* **Required work**
Lines from the beginning of the data through the line containing "area share, %" are to be copied exactly, with no other line included.

* **Recorded information**
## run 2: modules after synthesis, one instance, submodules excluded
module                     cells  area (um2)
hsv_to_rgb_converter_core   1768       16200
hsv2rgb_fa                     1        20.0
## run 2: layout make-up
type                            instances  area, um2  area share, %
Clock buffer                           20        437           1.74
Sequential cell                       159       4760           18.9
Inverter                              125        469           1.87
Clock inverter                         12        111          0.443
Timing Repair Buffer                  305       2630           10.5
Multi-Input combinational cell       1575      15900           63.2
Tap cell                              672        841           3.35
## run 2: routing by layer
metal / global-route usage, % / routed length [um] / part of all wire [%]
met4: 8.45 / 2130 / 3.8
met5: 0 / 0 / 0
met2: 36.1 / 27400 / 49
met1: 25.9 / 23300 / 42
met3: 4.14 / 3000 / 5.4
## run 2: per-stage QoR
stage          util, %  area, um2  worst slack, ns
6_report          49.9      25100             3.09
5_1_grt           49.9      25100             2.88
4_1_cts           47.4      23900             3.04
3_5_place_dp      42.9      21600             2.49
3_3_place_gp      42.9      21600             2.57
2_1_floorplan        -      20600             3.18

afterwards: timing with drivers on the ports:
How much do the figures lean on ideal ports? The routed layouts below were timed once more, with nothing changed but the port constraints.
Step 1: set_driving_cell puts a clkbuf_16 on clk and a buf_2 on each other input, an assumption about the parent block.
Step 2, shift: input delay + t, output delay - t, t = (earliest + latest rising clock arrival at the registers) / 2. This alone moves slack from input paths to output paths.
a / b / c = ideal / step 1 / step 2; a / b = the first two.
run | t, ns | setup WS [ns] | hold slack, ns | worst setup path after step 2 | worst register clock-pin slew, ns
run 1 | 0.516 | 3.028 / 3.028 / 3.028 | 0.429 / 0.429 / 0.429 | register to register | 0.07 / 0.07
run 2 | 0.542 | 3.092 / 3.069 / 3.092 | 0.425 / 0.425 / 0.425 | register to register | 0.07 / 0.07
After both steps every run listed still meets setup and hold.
Source: an optimization exercise on an open RTL-to-GDS flow (aim: small area and a short achievable clock period). Production flows keep margins and buffers that such runs may drop. In this exercise RTL edits were held to simulation tests only and were not proved equivalent to the original.

File: flow/run.sh
#!/bin/bash
# synth_recipe.tcl (not shown) runs the flow's synth.tcl, then flattens the netlist and writes it again
# the make line also repeats each setting of config.mk as NAME=value (left out here)
make -C /OpenROAD-flow-scripts/flow DESIGN_CONFIG=/design/flow/config.mk WORK_HOME=/design/flow/orfs CLKGATE_MAP_FILE= SYNTH_SCRIPT=/design/flow/synth_recipe.tcl finish
File: flow/constraint.sdc
create_clock -name core_clock -period 4.0 [get_ports {clk}]
set_input_delay 0.8000 -clock core_clock [delete_from_list [all_inputs] [get_ports {clk}]]
set_output_delay 0.8000 -clock core_clock [all_outputs]
set_load 0.01 [all_outputs]
File: flow/design.v
package qft_pkg;
    localparam int AMP_W = 8;
endpackage
`timescale 1ns/1ps
module qft_add9
(
    input  logic [8:0] a,
    input  logic [8:0] b,
    input  logic       k,
    output logic [8:0] t
);
    assign t = a + b + 9'(k);
endmodule
module qft_pre
#(
    parameter bit NEG = 1'b0
) (
    input  logic [8:0]  t,
    output logic [11:0] s2,
    output logic [11:0] c2,
    output logic        hi,
    output logic        lo,
    output logic        m80
);
    logic [11:0] u, x2, x3, s1, c1;
    logic        ge187, le_m187;
    assign u  = {{3{t[8]}}, t};
    if (NEG) begin : g_neg
        assign x2 = {u[9:0], 2'b00};
        assign x3 = {~u[7:0], 4'b1111};
    end else begin : g_pos
        assign x2 = {u[10:0], 1'b0};
        assign x3 = {u[8:0], 3'b000};
    end
    assign s1 = u ^ x2 ^ x3;
    assign c1 = {((u[10:0] & x2[10:0]) | (x3[10:0] & (u[10:0] ^ x2[10:0]))), NEG};
    assign s2 = s1;
    assign c2 = c1;
    assign ge187   = ~t[8] & t[7] & (t[6] | (t[5] & t[4] & t[3] & (t[2] | (t[1] & t[0]))));
    assign le_m187 =  t[8] & ~t[7] & (~t[6] | (~t[5] & ~t[4] & ~t[3] & (~t[2] | ~t[1])));
    assign hi = NEG ? le_m187 : ge187;
    assign lo = NEG ? ge187 : le_m187;
    assign m80 = lo | (t[8:1] == 8'hA3);
endmodule
module qft_post
(
    input  logic [11:0] s2,
    input  logic [11:0] c2,
    input  logic        hi,
    input  logic        lo,
    output logic [7:0]  y
);
    logic [11:0] p;
    assign p = s2 + c2;
    assign y = hi ? 8'h7f : (lo ? 8'h80 : p[11:4]);
endmodule
module qft_scale
#(
    parameter bit NEG = 1'b0
) (
    input  logic [8:0] t,
    output logic [7:0] y,
    output logic       m80
);
    logic [11:0] s2, c2;
    logic        hi, lo;
    qft_pre #(.NEG(NEG)) u_pre (.t(t), .s2(s2), .c2(c2), .hi(hi), .lo(lo), .m80(m80));
    qft_post u_post (.s2(s2), .c2(c2), .hi(hi), .lo(lo), .y(y));
endmodule
module qft_bfly
#(
    parameter bit NEG = 1'b0
) (
    input  logic [8:0] a,
    input  logic [8:0] b,
    input  logic       k,
    output logic [7:0] y,
    output logic       m80
);
    logic [8:0] t;
    qft_add9 u_add (.a(a), .b(b), .k(k), .t(t));
    qft_scale #(.NEG(NEG)) u_scale (.t(t), .y(y), .m80(m80));
endmodule
Context: an optimization exercise on an open-source flow, tuned for small area, a short achievable clock period and few clock cycles per item. The choices shown serve that exercise and are no tape-out recipe.
At most, simulation tests tie the RTL to the original design; equivalence was not proved.
Power is estimated from default activity; no workload was simulated.

Design alu_unit, start of the top module:
module alu_unit (
  input  logic        clk,
  input  logic        rst,
  input  logic        bus_cyc,
  input  logic        bus_stb,
  input  logic        bus_we,
  input  logic [2:0]  bus_adr,
  input  logic [63:0] bus_wdata,
  output logic        bus_ack,
  output logic [63:0] bus_rdata
);
Size in the first run: roughly 3100 cells after synthesis, roughly 500 flip-flops.
==> flow/config.mk <==
export PLATFORM = sky130hd
export DESIGN_NAME = alu_unit
export DESIGN_NICKNAME = alu_unit
export VERILOG_FILES = /design/flow/design.v
export SDC_FILE = /design/flow/constraint.sdc
export NUM_CORES = 4
export LEC_CHECK = 0
export CAP_MARGIN = 20
export CORE_MARGIN = 2
export CORE_UTILIZATION = 40
export SETUP_SLACK_MARGIN = 1.0
export SLEW_MARGIN = 20
==> flow/constraint.sdc <==
create_clock -name core_clock -period 5.5 [get_ports {clk}]
set_input_delay 1.1000 -clock core_clock [delete_from_list [all_inputs] [get_ports {clk}]]
set_output_delay 1.1000 -clock core_clock [all_outputs]
set_load 0.01 [all_outputs]
run.sh (not shown) runs the stock make flow with config.mk's settings and CLKGATE_MAP_FILE= SYNTH_SCRIPT=/design/flow/synth_recipe.tcl, a recipe that flattens the netlist after the stock synthesis.
Edit:
SETUP_SLACK_MARGIN = 2.0   (was 1.0)
Result: The changed run passed the timing, design-rule and antenna checks. Synthesized area is unchanged. Sequential share of layout area came out lower by 4.1 points. Total power climbs by a few percent. Cell area rises by roughly a tenth. First-iteration DRC count is higher by a little under a tenth.
No functional check of the RTL was part of any run of this note.
This is an optimization exercise on Yosys and OpenROAD, whose aim is small area, a short achievable clock period and few clock cycles, not a production implementation.
The RTL was checked by simulation tests, not by an equivalence proof against the original design.

==> design/flow/run.sh <==
#!/bin/bash
# synth_recipe.tcl (not shown) runs the flow's synth.tcl, then flattens the netlist and writes it again
# the make line also repeats each setting of config.mk as NAME=value (left out here)
make -C /OpenROAD-flow-scripts/flow DESIGN_CONFIG=/design/flow/config.mk WORK_HOME=/design/flow/orfs CLKGATE_MAP_FILE= SYNTH_SCRIPT=/design/flow/synth_recipe.tcl finish
==> design/flow/config.mk <==
export PLATFORM = sky130hd
export DESIGN_NAME = md_sched
export DESIGN_NICKNAME = md_sched
export VERILOG_FILES = /design/flow/design.v
export SDC_FILE = /design/flow/constraint.sdc
export NUM_CORES = 4
export LEC_CHECK = 0
export CAP_MARGIN = 20
export CORE_MARGIN = 2
export CORE_UTILIZATION = 40
export SLEW_MARGIN = 20
==> design/flow/constraint.sdc <==
create_clock -name core_clock -period 110.0 [get_ports {clk}]
set_input_delay 22.0000 -clock core_clock [delete_from_list [all_inputs] [get_ports {clk}]]
set_output_delay 22.0000 -clock core_clock [all_outputs]
set_load 0.01 [all_outputs]
==> design/flow/design.v <==
module md_sched #(
    parameter int unsigned MULT_CYCLES = 0,
    parameter int unsigned DIV_STEPS   = 8
) (
    input  logic        clk,
    input  logic        reset,
    input  logic        start,
    input  logic [3:0]  md_op,
    input  logic [31:0] rs,
    input  logic [31:0] rt,
    input  logic        id_md_use,
    output logic        busy,
    output logic        stall,
    output logic [31:0] hi,
    output logic [31:0] lo
);
    localparam int K    = DIV_STEPS;
    localparam int NCH  = 32 / K;
    localparam int CW   = (NCH >= 16) ? 5 : (NCH >= 8) ? 4 : (NCH >= 4) ? 3 : (NCH >= 2) ? 2 : 1;
    logic [31:0]   hi_q, lo_q, b_q;
    logic          hi_neg, lo_neg;
    logic          busy_q;
    logic [CW-1:0] cnt;
    logic op_mul_s, op_mul_u, op_div_s, op_div_u, op_mthi, op_mtlo;
    logic op_macc, macc_signed, macc_sub;
    always_comb begin
        op_mul_s    = 1'b0;
        op_mul_u    = 1'b0;
        op_div_s    = 1'b0;
        op_div_u    = 1'b0;
        op_mthi     = 1'b0;
        op_mtlo     = 1'b0;
        op_macc     = 1'b0;
        macc_signed = 1'b0;
        macc_sub    = 1'b0;
        case (md_op)
            4'd0: op_mul_s = 1'b1;
            4'd1: op_mul_u = 1'b1;
            4'd2: op_div_s = 1'b1;
            4'd3: op_div_u = 1'b1;
            4'd4: op_mthi  = 1'b1;
            4'd5: op_mtlo  = 1'b1;
            4'd6: begin op_macc = 1'b1; macc_signed = 1'b1; end
            4'd7: begin op_macc = 1'b1; end
            4'd8: begin op_macc = 1'b1; macc_signed = 1'b1; macc_sub = 1'b1; end
            4'd9: begin op_macc = 1'b1; macc_sub = 1'b1; end
            default: ;
        endcase
    end
    logic op_div, op_mul, mul_signed;
    assign op_div     = op_div_s | op_div_u;
    assign op_mul     = op_mul_s | op_mul_u | op_macc;
    assign mul_signed = op_mul_s | (op_macc & macc_signed);
    logic [31:0] hi_t, lo_t;
    assign hi_t = (hi_q ^ {32{hi_neg}}) + {31'd0, hi_neg};
    assign lo_t = (lo_q ^ {32{lo_neg}}) + {31'd0, lo_neg};
    logic [32:0] mx, my;
    logic        msub_t;
    logic [63:0] mres;
    assign mx     = {mul_signed & rs[31], rs};
    assign my     = {mul_signed & rt[31], rt} ^ {33{op_macc & macc_sub}};
    assign msub_t = op_macc & macc_sub & mx[32];
    always_comb begin
        logic [63:0] s;
        s = op_macc ? {hi_t, lo_t} : 64'd0;
        for (int j = 0; j < 32; j++)
            s = s + (64'({~(mx[32] & my[j]), mx[31:0] & {32{my[j]}}}) << j);
        s = s + {~(mx[31:0] & {32{my[32]}}), 32'd0};
        s = s + 64'({~msub_t, mx[31:0] & {32{op_macc & macc_sub}}});
        s = s + 64'h0000_0001_0000_0000;
        mres = s;
    end
    logic        a_neg, b_neg, div_zero;
    logic [31:0] a_mag, b_mag;
    assign a_neg    = op_div_s & rs[31];
    assign b_neg    = op_div_s & rt[31];
    assign a_mag    = a_neg ? -rs : rs;
    assign b_mag    = b_neg ? -rt : rt;
    assign div_zero = (rt == 32'd0);
    logic [CW-1:0] nchunk;
    logic [31:0]   r_init, q_init;
    always_comb begin
        nchunk = CW'(NCH);
        for (int c = NCH - 1; c >= 0; c--)
            if ((a_mag >> (K * c)) < b_mag) nchunk = CW'(c);
        r_init = 32'd0;
        q_init = 32'd0;
        for (int c = 0; c <= NCH; c++)
            if (nchunk == CW'(c)) begin
                r_init = 32'(64'(a_mag) >> (K * c));
                q_init = 32'(64'(a_mag) << (32 - K * c));
            end
    end
    logic [31:0] r_step, q_step;
    always_comb begin
        logic [32:0] r2, d;
        r_step = hi_q;
        q_step = lo_q;
        for (int t = 0; t < K; t++) begin
            r2 = {r_step, q_step[31]};
            d  = r2 - {1'b0, b_q};
            q_step = {q_step[30:0], ~d[32]};
            r_step = d[32] ? r2[31:0] : d[31:0];
        end
    end
    always_ff @(posedge clk or negedge reset) begin
        if (!reset) begin
            hi_q   <= '0;
            lo_q   <= '0;
            hi_neg <= 1'b0;
            lo_neg <= 1'b0;
            busy_q <= 1'b0;
            cnt    <= '0;
        end else if (busy_q) begin
            hi_q <= r_step;
            lo_q <= q_step;
            cnt  <= cnt - CW'(1);
            if (cnt == CW'(1)) busy_q <= 1'b0;
        end else if (start) begin
            if (op_mul) begin
                {hi_q, lo_q} <= mres;
                hi_neg <= 1'b0;
                lo_neg <= 1'b0;
            end else if (op_div & ~div_zero) begin
                hi_q   <= r_init;
                lo_q   <= q_init;
                hi_neg <= a_neg;
                lo_neg <= a_neg ^ b_neg;
                cnt    <= nchunk;
                busy_q <= (nchunk != '0);
            end else if (op_mthi) begin
                hi_q   <= rs;
                hi_neg <= 1'b0;
            end else if (op_mtlo) begin
                lo_q   <= rs;
                lo_neg <= 1'b0;
            end
        end
    end
    always_ff @(posedge clk) begin
        if (!busy_q && start && op_div) b_q <= b_mag;
    end
    assign busy  = busy_q;
    assign stall = id_md_use & (busy_q | (start & (op_mul | op_div)));
    assign hi    = hi_t;
    assign lo    = lo_t;
endmodule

* **Exercise result**
## run 2: modules after synthesis, one instance, submodules excluded
module                     cells  area (um2)
hsv_to_rgb_converter_core   1768       16200
hsv2rgb_fa                     1        20.0
## run 2: layout make-up
type                            instances  area, um2  area share, %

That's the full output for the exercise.